→ **Task statement**
Check each line below for "group" and give the count of those that have it, nothing else.

Stored data entries
● ● ● ●

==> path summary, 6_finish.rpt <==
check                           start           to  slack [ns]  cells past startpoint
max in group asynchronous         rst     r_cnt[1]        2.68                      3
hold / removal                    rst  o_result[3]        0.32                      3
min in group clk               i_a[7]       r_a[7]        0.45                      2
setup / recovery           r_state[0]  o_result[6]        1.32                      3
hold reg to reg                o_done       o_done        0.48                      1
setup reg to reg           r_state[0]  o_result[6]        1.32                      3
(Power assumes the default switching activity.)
[src/rtl/ram_pkg.sv]
// Shared types and constants for the dual-port synchronous RAM.
package ram_pkg;

  // Clear controller states
  typedef enum logic {
    ST_CLEAR = 1'b0,
    ST_READY = 1'b1
  } clr_state_e;

  // Same-address read-during-write behaviour
  localparam int RDW_OLD = 0;
  localparam int RDW_NEW = 1;

endpackage

[src/rtl/ram_clr_ctrl.sv]
// Clear sequencer: walks every word writing zero, then idles until the
// next clear request. busy is registered and tracks the CLEAR state.
module ram_clr_ctrl
  import ram_pkg::*;
#(
  parameter int DEPTH = 256,
  parameter int CNT_W = 8
) (
  input  logic             clk,
  input  logic             rst,
  input  logic             clr_req,
  output logic             busy,
  output logic             clr_go,
  output logic             clr_we,
  output logic [CNT_W-1:0] clr_addr
);

  localparam logic [CNT_W-1:0] LAST = CNT_W'(DEPTH - 1);

  clr_state_e       state;
  logic [CNT_W-1:0] clr_ptr;

  // A request is only honoured from READY; requests during CLEAR are ignored
  assign clr_go   = (state == ST_READY) && clr_req && !rst;
  // Clearing writes start on the first edge after rst falls
  assign clr_we   = (state == ST_CLEAR) && !rst;
  assign clr_addr = clr_ptr;

  // Clear FSM with registered busy; reset restarts the sweep from address 0
  always_ff @(posedge clk) begin
    if (rst) begin
      state   <= ST_CLEAR;
      clr_ptr <= '0;
      busy    <= 1'b1;
    end else begin
      case (state)
        ST_CLEAR: begin
          if (clr_ptr == LAST) begin
            state   <= ST_READY;
            clr_ptr <= '0;
            busy    <= 1'b0;
          end else begin
            clr_ptr <= clr_ptr + 1'b1;
          end
        end
        ST_READY: begin
          if (clr_req) begin
            state   <= ST_CLEAR;
            clr_ptr <= '0;
            busy    <= 1'b1;
          end
        end
        default: begin
          state   <= ST_CLEAR;
          clr_ptr <= '0;
          busy    <= 1'b1;
        end
      endcase
    end
  end

endmodule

● ● ● ●

→ **Solution to the problem**
2